> **EXERCISE REQUIREMENTS**:
Word for word, restate all of the entries.

:: TASK DATA ::

`config.mk`:
```
export PLATFORM = sky130hd
export DESIGN_NAME = branch_npc_unit
export DESIGN_NICKNAME = d
export VERILOG_FILES = /design/src/rtl/npc_pkg.sv /design/src/rtl/npc_cond_eval.sv /design/src/rtl/npc_target_gen.sv /design/src/rtl/npc_select.sv /design/src/rtl/branch_npc_unit.sv
export SDC_FILE = /design/constraint.sdc
export NUM_CORES = 1
export LEC_CHECK = 0
export ABC_AREA = 1
export ABC_CLOCK_PERIOD_IN_PS = 6900
export BUFFER_PORTS_ARGS = -buffer_cell sky130_fd_sc_hd__buf_2
export CORE_UTILIZATION = 61
export DETAILED_ROUTE_END_ITERATION = 7
export PLACE_DENSITY = 0.93
export SETUP_SLACK_MARGIN = 0.05
export SKIP_LAST_GASP = 1
export SYNTH_ARGS = -nofsm -noshare
export SYNTH_HDL_FRONTEND = slang
export SYNTH_HIERARCHICAL = 1
export SYNTH_SLANG_ARGS = --single-unit
```
`constraint.sdc`:
```
create_clock -name vclk -period 6.9
set_input_delay 1.035 -clock vclk [all_inputs]
set_output_delay 1.035 -clock vclk [all_outputs]
set_load 0.03 [all_outputs]
```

:::

> **RESPONSE**:
`config.mk`:
```
export PLATFORM = sky130hd
export DESIGN_NAME = branch_npc_unit
export DESIGN_NICKNAME = d
export VERILOG_FILES = /design/src/rtl/npc_pkg.sv /design/src/rtl/npc_cond_eval.sv /design/src/rtl/npc_target_gen.sv /design/src/rtl/npc_select.sv /design/src/rtl/branch_npc_unit.sv
export SDC_FILE = /design/constraint.sdc
export NUM_CORES = 1
export LEC_CHECK = 0
export ABC_AREA = 1
export ABC_CLOCK_PERIOD_IN_PS = 6900
export BUFFER_PORTS_ARGS = -buffer_cell sky130_fd_sc_hd__buf_2
export CORE_UTILIZATION = 61
export DETAILED_ROUTE_END_ITERATION = 7
export PLACE_DENSITY = 0.93
export SETUP_SLACK_MARGIN = 0.05
export SKIP_LAST_GASP = 1
export SYNTH_ARGS = -nofsm -noshare
export SYNTH_HDL_FRONTEND = slang
export SYNTH_HIERARCHICAL = 1
export SYNTH_SLANG_ARGS = --single-unit
```
`constraint.sdc`:
```
create_clock -name vclk -period 6.9
set_input_delay 1.035 -clock vclk [all_inputs]
set_output_delay 1.035 -clock vclk [all_outputs]
set_load 0.03 [all_outputs]
```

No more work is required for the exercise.